TRY IT: Write out the data below exactly, beginning with the first line and ending once the line that has "(f_exp < 11'd1022);" is written.

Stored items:
Source: an optimization exercise on an open RTL-to-GDS flow (aim: small area, a short achievable clock period and few clock cycles per item). Production flows keep margins and buffers that such runs may drop.
The RTL was checked by simulation tests, not by an equivalence proof against the original design.

==> flow/design.v <==
module carry_norm (
    input  wire        clk,
    input  wire        rst,
    input  wire        in_valid,
    output wire        in_ready,
    input  wire [63:0] in_data,
    input  wire        in_last,
    output reg         out_valid,
    input  wire        out_ready,
    output wire [63:0] out_digit,
    output reg         out_last,
    output reg         out_err,
    output reg         out_topovf
);
    localparam [1:0] S_IDLE = 2'd0, S_RSH = 2'd1, S_ADD = 2'd2, S_DIV = 2'd3;
    reg        v0, v1;
    reg [63:0] x0, x1;
    reg        l0, l1;
    reg        drop;         
    reg        cz;           
    reg [63:0] c;            
    reg [6:0]  dig;          
    reg        full;         
    reg [1:0]  st;           
    reg [6:0]  cnt;          
    reg [3:0]  dly;          
    reg        sgn;          
    reg        rb, stk;      
    reg        cy;           
    reg        vneg;         
    assign in_ready  = !v1;
    assign out_digit = full ? c : {57'd0, dig};
    wire accept = in_valid && !v1;
    wire oslot  = !out_valid || out_ready;      
    wire adv    = v0 && (st == S_IDLE) && (drop || oslot);
    wire        f_sign = x0[63];
    wire [10:0] f_exp  = x0[62:52];
    wire [52:0] f_mant = {f_exp != 11'd0, x0[51:0]};
    wire        f_tiny = (f_exp < 11'd1022);             
    wire        f_bad  = (f_exp == 11'd2047) || (f_exp > 11'd1086) ||
                         ((f_exp == 11'd1086) && !(f_sign && x0[51:0] == 52'd0));
    wire        c_small = cz || (c[63:16] == 48'd0);
    wire        fast   = c_small && (f_tiny || (!f_sign && f_exp <= 11'd1043));
    wire [4:0]  sh5   = 5'd19 - f_exp[4:0];             
    wire [21:0] tsh   = f_mant[52:31] >> sh5;
    wire [20:0] ip    = f_tiny ? 21'd0 : tsh[21:1];
    wire        rbit  = !f_tiny && tsh[0];
    reg  [21:0] smask;
    integer k;
    always @(*)
        for (k = 0; k < 22; k = k + 1)
            smask[k] = (k <= sh5);
    wire        stkf  = (|f_mant[29:0]) || (|(f_mant[51:30] & smask));
    wire        rupf  = rbit & (stkf | ip[0]);
    wire [21:0] fv    = {1'b0, ip} + {6'd0, cz ? 16'd0 : c[15:0]} + {21'd0, rupf};
    wire [15:0] fq    = fv / 22'd100;
    wire [6:0]  fr    = fv % 22'd100;
    wire        ftop  = (fv > 22'd99);
    wire        a_bit  = ((dly == 4'd0) ? x0[0] : 1'b0) ^ sgn;
    wire        b_bit  = cz ? 1'b0 : c[0];
    wire        rup_s  = rb & (stk | x0[0]);
    wire        c_in   = (cnt == 7'd0) ? (rup_s ^ sgn) : cy;
    wire        s_bit  = a_bit ^ b_bit ^ c_in;
    wire        s_cy   = (a_bit & b_bit) | (a_bit & c_in) | (b_bit & c_in);
    wire        s_64   = sgn ^ b_bit ^ s_cy;
    wire        s_ovf  = (s_64 != s_bit);
    wire [63:0] vfin   = {s_bit, c[63:1]};
    wire        vtop   = vfin[63] || (|vfin[62:7]) || (vfin[6:0] > 7'd99);
    wire [7:0]  d_t    = {dig, c[63] ^ vneg};
    wire        d_ge   = (d_t >= 8'd100);
    wire [7:0]  d_r    = d_ge ? d_t - 8'd100 : d_t;
    wire        slow_end_err  = (st == S_ADD) && (cnt == 7'd63) && s_ovf;
    wire        slow_end_last = (st == S_ADD) && (cnt == 7'd63) && !s_ovf && l0;
    wire        slow_end_div  = (st == S_DIV) && (cnt == 7'd63);
    wire        start_slow = adv && !drop && !f_bad && !fast;
    wire        pop = (adv && !start_slow) || slow_end_err || slow_end_last || slow_end_div;
    always @(posedge clk) begin
        if (rst) begin
            v0         <= 1'b0;
            v1         <= 1'b0;
            drop       <= 1'b0;
            cz         <= 1'b1;
            full       <= 1'b0;
            st         <= S_IDLE;
            out_valid  <= 1'b0;
            out_last   <= 1'b0;
            out_err    <= 1'b0;
            out_topovf <= 1'b0;
        end else begin
            if (out_valid && out_ready)
                out_valid <= 1'b0;
            if (adv) begin
                if (drop) begin
                    if (l0)
                        drop <= 1'b0;
                end else if (f_bad) begin
                    out_valid <= 1'b1;
                    out_err   <= 1'b1;
                    out_last  <= 1'b1;
                    full      <= 1'b0;
                    cz        <= 1'b1;
                    drop      <= !l0;
                end else if (fast) begin
                    out_valid  <= 1'b1;
                    out_err    <= 1'b0;
                    out_last   <= l0;
                    out_topovf <= l0 && ftop;
                    full       <= l0;
                    dig        <= l0 ? fv[6:0] : fr;
                    c          <= l0 ? {42'd0, fv} : {48'd0, fq};
                    cz         <= l0;
                end else begin
                    x0[63:52] <= {11'd0, f_exp != 11'd0};
                    sgn       <= f_sign;
                    rb        <= 1'b0;
                    stk       <= 1'b0;
                    full      <= 1'b0;
                    if (f_exp >= 11'd1075) begin
                        st  <= S_ADD;
                        dly <= f_exp[3:0] - 4'd3;             
                        cnt <= 7'd0;
                    end else begin
                        st  <= S_RSH;
                        dly <= 4'd0;
                        cnt <= f_tiny ? 7'd54 : 7'd51 - f_exp[6:0];    
                    end
                end
            end
            case (st)
                S_RSH: begin
                    stk <= stk | rb;
                    rb  <= x0[0];
                    x0  <= {1'b0, x0[63:1]};
                    cnt <= cnt - 7'd1;
                    if (cnt == 7'd1) begin
                        st  <= S_ADD;
                        cnt <= 7'd0;
                    end
                end
                S_ADD: begin
                    if (dly == 4'd0)
                        x0 <= {1'b0, x0[63:1]};
                    else
                        dly <= dly - 4'd1;
                    c   <= vfin;
                    cy  <= s_cy;
                    cnt <= cnt + 7'd1;
                    if (cnt == 7'd63) begin
                        cz   <= 1'b0;
                        vneg <= s_bit;
                        dig  <= 7'd0;
                        st   <= S_DIV;
                        cnt  <= 7'd0;
                        if (s_ovf) begin
                            st        <= S_IDLE;
                            out_valid <= 1'b1;
                            out_err   <= 1'b1;
                            out_last  <= 1'b1;
                            cz        <= 1'b1;
                            drop      <= !l0;
                        end else if (l0) begin
                            st         <= S_IDLE;
                            out_valid  <= 1'b1;
                            out_err    <= 1'b0;
                            out_last   <= 1'b1;
                            out_topovf <= vtop;
                            full       <= 1'b1;
                            cz         <= 1'b1;
                        end
                    end
                end
                S_DIV: begin
                    c   <= {c[62:0], d_ge ^ vneg};
                    dig <= d_r[6:0];
                    cnt <= cnt + 7'd1;
                    if (cnt == 7'd63) begin
                        st         <= S_IDLE;
                        dig        <= vneg ? 7'd99 - d_r[6:0] : d_r[6:0];
                        out_valid  <= 1'b1;
                        out_err    <= 1'b0;
                        out_last   <= 1'b0;
                        out_topovf <= 1'b0;
                    end
                end
                default: ;
            endcase
            if (pop || !v0) begin
                if (v1) begin
                    x0 <= x1; l0 <= l1; v0 <= 1'b1; v1 <= 1'b0;
                end else begin
                    x0 <= in_data; l0 <= in_last; v0 <= accept;
                end
            end else if (accept) begin
                x1 <= in_data; l1 <= in_last; v1 <= 1'b1;
            end
        end
    end
endmodule
Background: an optimization exercise with open tools, aiming at small area, a short achievable clock period and few clock cycles. Do not read the settings as production practice.
Function was checked by simulation only, so behaviour that the tests miss may differ from the original.
The flow treats the clock pin as an ideal source, which a real chip does not have.

==> trial 32: inputs <==
## apex_cpu
module apex_cpu (
    input  wire        clk,
    input  wire        rst,
    input  wire [31:0] pc_base,
    output wire [31:0] imem_addr,
    input  wire [63:0] imem_rec,
    input  wire        imem_hit,
    output wire        halted,
    output wire        faulted,
    output wire [1:0]  fault_kind,
    output wire [31:0] fault_pc,
    output wire [7:0]  fault_op,
    output wire [63:0] clk_count,
    output wire [63:0] retired_count,
    output wire        zflag,
    input  wire [3:0]  insp_reg_idx,
    output wire [31:0] insp_reg_val,
    output wire        insp_reg_pend,
    input  wire [31:0] insp_mem_addr,
    output wire [31:0] insp_mem_val
);
Settings: LEC_CHECK=0, CAP_MARGIN=20, CORE_MARGIN=2, CORE_UTILIZATION=60, CTS_CLUSTER_DIAMETER=70, CTS_CLUSTER_SIZE=24, SLEW_MARGIN=20; clock period 100.0 ns.
standard.sh (not shown) runs the stock make flow with config.mk's settings and CLKGATE_MAP_FILE= SYNTH_SCRIPT=/design/flow/synth_recipe.tcl, a recipe that flattens the netlist after the stock synthesis.
==> flow/flow/run.sh <==
#!/bin/bash
# The standard layout (the standard.sh) with two changes:
#  - buffer_ports puts sky130_fd_sc_hd__buf_2 on every input and output port;
#  - after clock tree synthesis, flow/size.tcl upsizes cells on the
#    combinational inspection paths (input port to output port), keeping
#    only changes that shorten the worst of those paths, and legalizes.
set -euo pipefail
PORTS="BUFFER_PORTS_ARGS=-buffer_cell sky130_fd_sc_hd__buf_2"
bash standard.sh "$PORTS" cts > standard_cts.log 2>&1
R=orfs/results/sky130hd/apex_cpu/base
IN_ODB=$R/4_cts.odb IN_SDC=$R/4_cts.sdc OUT_ODB=$R/4_cts_sized.odb SIZE_ITERS=60 \
    openroad -no_init -exit flow/size.tcl > size.log 2>&1
cp $R/4_cts_sized.odb $R/4_cts.odb
bash standard.sh "$PORTS" finish > standard.log 2>&1
==> flow/flow/size.tcl <==
# Upsize the cells on the paths from the inspection inputs to the inspection
# outputs (combinational port-to-port paths), one cell at a time, keeping a
# change only when it shortens the worst such path.
set lib_dir $::env(FLOW_HOME)/platforms/sky130hd/lib
read_liberty $lib_dir/sky130_fd_sc_hd__tt_025C_1v80.lib
read_db $::env(IN_ODB)
read_sdc $::env(IN_SDC)
source $::env(FLOW_HOME)/platforms/sky130hd/setRC.tcl
estimate_parasitics -placement
set_propagated_clock [all_clocks]

set outs [get_ports {insp_mem_val[*] insp_reg_val[*] fault_op[*] imem_addr[*]}]
proc worst_arr {} {
  global outs
  set p [find_timing_paths -to $outs -sort_by_slack -group_path_count 1]
  return [get_property [lindex $p 0] slack]
}
proc bigger {master} {
  if {![regexp {^(.*)_([0-9]+)$} $master -> base n]} { return "" }
  foreach m {1 2 4 8 12 16} {
    if {$m > $n} {
      set c [get_lib_cells -quiet sky130_fd_sc_hd__tt_025C_1v80/${base}_$m]
      if {[llength $c]} { return ${base}_$m }
    }
  }
  return ""
}
set start [worst_arr]
puts "SIZE start slack $start"
set tried [dict create]
for {set it 0} {$it < $::env(SIZE_ITERS)} {incr it} {
  set p [lindex [find_timing_paths -to $outs -sort_by_slack -group_path_count 1] 0]
  set base_slack [get_property $p slack]
  set improved 0
  foreach pin [[$p path] pins] {
    set inst [$pin instance]
    if {$inst eq "NULL" || $inst eq "" || [catch {get_full_name $inst}]} continue
    set name [get_full_name $inst]
    if {[dict exists $tried $name]} continue
    set master [get_property $inst ref_name]
    if {[string match "*dfxtp*" $master] || [string match "*edfxtp*" $master] || [string match "*clkbuf*" $master]} continue
    set nb [bigger $master]
    if {$nb eq ""} { dict set tried $name 1; continue }
    replace_cell $inst $nb
    estimate_parasitics -placement
    set s [worst_arr]
    if {$s > $base_slack + 0.005} {
      puts "SIZE $name $master -> $nb slack $s"
      set improved 1
      break
    } else {
      replace_cell $inst $master
      dict set tried $name 1
    }
  }
  if {!$improved} { break }
}
estimate_parasitics -placement
puts "SIZE end slack [worst_arr]"
detailed_placement
check_placement
write_db $::env(OUT_ODB)
==> trial 26 (differences from trial 32) <==
==> flow/flow/run.sh (replaced) <==
#!/bin/bash
# The standard layout (the standard.sh: ORFS synthesis through finish),
# with one change: the buffers that buffer_ports puts on every input and
# output port are sky130_fd_sc_hd__buf_2 instead of the default cell.
set -euo pipefail
bash standard.sh "BUFFER_PORTS_ARGS=-buffer_cell sky130_fd_sc_hd__buf_2" finish > standard.log 2>&1
CTS_CLUSTER_DIAMETER = 60   (was 70)
CTS_CLUSTER_SIZE = 18   (was 24)
removed: flow/flow/size.tcl
==> comparison <==
Between trial 32 and trial 26, the lower sequential share of layout area is in trial 26 (gap 0.37 points). Of trial 32 and trial 26, trial 26 has the higher final area (gap about 0.8%, measured against trial 26). Of trial 32 and trial 26, trial 26 has the higher via count (gap about 0.47%, measured against trial 26). Between trial 32 and trial 26, the lower hold slack is in trial 26 (gap 0.85 ps). Of trial 32 and trial 26, trial 26 has the higher count of clock-buffer cells in the layout (gap 38). In trial 32 the worst setup slack is better than in trial 26, by 470 ps. Between trial 32 and trial 26, the lower global-route usage is in trial 32 (gap 0.29 points). Flip-flop and latch count is the same in trial 26 and trial 32.
This is an optimization exercise on Yosys and OpenROAD, whose aim is small area, not a production implementation. In this exercise RTL edits were held to simulation tests only and were not proved equivalent to the original. Power and IR drop assume default switching activity.

==> run a: inputs <==
## ipt_block
module ipt_block (
    input  wire         clk,
    input  wire         rst,
    input  wire         cmd_valid,
    input  wire [63:0]  cmd_word,
    output wire         cmd_ready,
    input  wire         tick,
    output reg          resp_valid,
    output reg  [31:0]  resp_data,
    output reg          invoke_valid,
    output wire [31:0]  invoke_ref,
    output wire [138:0] irq_en,
    output wire [416:0] irq_pri,
    output wire [3:0]   exc_en,
    output wire [20:0]  exc_pri
);
clock: 8.0 ns
lec_check: 0
cap_margin: 10
core_margin: 2
core_utilization: 50
slew_margin: 10
synth_hierarchical: 1
standard.sh (not shown) runs the stock make flow with config.mk's settings and CLKGATE_MAP_FILE= SYNTH_SCRIPT=/design/flow/synth_recipe.tcl, a recipe that flattens the netlist after the stock synthesis.
==> flow/flow/run.sh <==
#!/bin/bash
# Standard ORFS layout (the standard.sh) with these changes: ports are
# buffered with the smallest buffer cell, and clock tree synthesis uses
# clkbuf_4 cells in clusters of at most 8 sinks, with no dummy loads.
set -euo pipefail
bash standard.sh synth > synth_make.log 2>&1
bash standard.sh \
  "BUFFER_PORTS_ARGS=-buffer_cell sky130_fd_sc_hd__buf_1" \
  "CTS_ARGS=-sink_clustering_enable -repair_clock_nets -dont_use_dummy_load -buf_list sky130_fd_sc_hd__clkbuf_4 -sink_clustering_size 8 -sink_clustering_max_diameter 60" \
  finish > layout_make.log 2>&1
==> inputs of run b, as changes to run a <==
==> flow/flow/run.sh (replaced) <==
#!/bin/bash
# Standard ORFS layout (the standard.sh) with these changes after the
# standard synthesis: ports are buffered with the smallest buffer cell; clock
# tree synthesis uses clkbuf_4 cells in clusters of at most 8 sinks, with no
# dummy loads; and after global routing the resizer downsizes gates on paths
# with positive slack (ORFS's RECOVER_POWER step, all such paths).
set -euo pipefail
bash standard.sh synth > synth_make.log 2>&1
bash standard.sh \
  "RECOVER_POWER=100" \
  "BUFFER_PORTS_ARGS=-buffer_cell sky130_fd_sc_hd__buf_1" \
  "CTS_ARGS=-sink_clustering_enable -repair_clock_nets -dont_use_dummy_load -buf_list sky130_fd_sc_hd__clkbuf_4 -sink_clustering_size 8 -sink_clustering_max_diameter 60" \
  finish > layout_make.log 2>&1
--- a/flow/config.mk
+++ b/flow/config.mk
@@ -9,3 +9,3 @@
 export CORE_MARGIN = 2
-export CORE_UTILIZATION = 50
+export CORE_UTILIZATION = 45
 export SLEW_MARGIN = 10
==> notes <==
- Run a completed without violations. Run b finished but fails on max-capacitance violations, max-slew violations.
- Utilization: run b is lower than run a (6.5 points).
- Non-clock buffer count: run a is higher than run b (9).
- Power is about the same in run b and run a.
- In synthesized cell count, run b and run a do not differ.
- Synthesized area is the same in run a and run b.
- Hold slack: run b is better than run a (0.022 ns).
- Between run a and run b, the lower via count is in run b (gap 0.47%, measured against run b).
- In run b the sequential share of layout area is higher than in run a, by 0.37 points.
- Between run a and run b, the lower first-iteration DRC count is in run b (gap about 3.7%, measured against run b).
- Against run a, the clock skew of run b is lower by 0.040 ns.
==> figures <==
metric	run a	run b
Run status	no timing/DRC/antenna violations	failed layout checks
Violated checks	-	max-capacitance violations, max-slew violations
Number of well-tap cells placed	756	846
Seq power	0.00448 W	0.00447 W
Clock Skews	0.165 ns	0.124 ns
Worst endpoint required time	8.53 ns	8.33 ns
Total wirelength of the detailed-routed design	141000 um	147000 um
Global-route wire length before repair	191000 um	197000 um
Maximum single-stage delay on the critical path	0.51 ns	1.69 ns
Maximum fanout encountered on the critical timing path	107	93
Number of filler instances in the final layout	4652	5571
Footprint of the multi-input gates	0.00767 mm^2	0.00757 mm^2
Pwr Density	207 mW/mm^2	208 mW/mm^2
Data arrival, critical path	7.62 ns	7.99 ns
Fraction of standard cell area that is sequential	0.613	0.617
Fmax	141 MHz	131 MHz
Slowest-stage cell, CP	edfxtp_1	clkbuf_2
1st-pass router iterations	12	10
Net Sw Frac	0.284	0.285
Full die area	0.0588 mm^2	0.0652 mm^2
Worst slew margin relative to its limit	0.138	-0.493
Final Max Tran Viols	0	647
Final standard cell area without fillers	0.0337 mm^2	0.0335 mm^2
This design comes from an exercise in tuning for small area and a short achievable clock period on the open sky130 flow, not from production work.
Where RTL was checked, it was by simulation tests only, not by an equivalence proof against the original.
Only the layout flow was run in runs 1 and 4; the RTL was not checked for function there.
Power figures rest on the tool's default switching activity, not on a simulated workload.

==> flow/design.v <==
module crc16_step (
    input  wire [15:0] crc_in,
    input  wire [7:0]  data,
    output wire [15:0] crc_out
);
    wire [7:0] x = crc_in[15:8] ^ data;
    wire a = x[0] ^ x[4];
    wire b = x[1] ^ x[5];
    wire c = x[2] ^ x[6];
    wire d = x[3] ^ x[7];
    wire [15:0] t = {d, c, b, a ^ x[7], x[6], x[5], x[4], d,
                     c ^ x[7], b ^ x[6], a ^ x[5], x[4], d, c, b, a};
    assign crc_out = t ^ {crc_in[7:0], 8'h00};
endmodule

RESPONSE TO THE TASK:
Source: an optimization exercise on an open RTL-to-GDS flow (aim: small area, a short achievable clock period and few clock cycles per item). Production flows keep margins and buffers that such runs may drop.
The RTL was checked by simulation tests, not by an equivalence proof against the original design.

==> flow/design.v <==
module carry_norm (
    input  wire        clk,
    input  wire        rst,
    input  wire        in_valid,
    output wire        in_ready,
    input  wire [63:0] in_data,
    input  wire        in_last,
    output reg         out_valid,
    input  wire        out_ready,
    output wire [63:0] out_digit,
    output reg         out_last,
    output reg         out_err,
    output reg         out_topovf
);
    localparam [1:0] S_IDLE = 2'd0, S_RSH = 2'd1, S_ADD = 2'd2, S_DIV = 2'd3;
    reg        v0, v1;
    reg [63:0] x0, x1;
    reg        l0, l1;
    reg        drop;         
    reg        cz;           
    reg [63:0] c;            
    reg [6:0]  dig;          
    reg        full;         
    reg [1:0]  st;           
    reg [6:0]  cnt;          
    reg [3:0]  dly;          
    reg        sgn;          
    reg        rb, stk;      
    reg        cy;           
    reg        vneg;         
    assign in_ready  = !v1;
    assign out_digit = full ? c : {57'd0, dig};
    wire accept = in_valid && !v1;
    wire oslot  = !out_valid || out_ready;      
    wire adv    = v0 && (st == S_IDLE) && (drop || oslot);
    wire        f_sign = x0[63];
    wire [10:0] f_exp  = x0[62:52];
    wire [52:0] f_mant = {f_exp != 11'd0, x0[51:0]};
    wire        f_tiny = (f_exp < 11'd1022);             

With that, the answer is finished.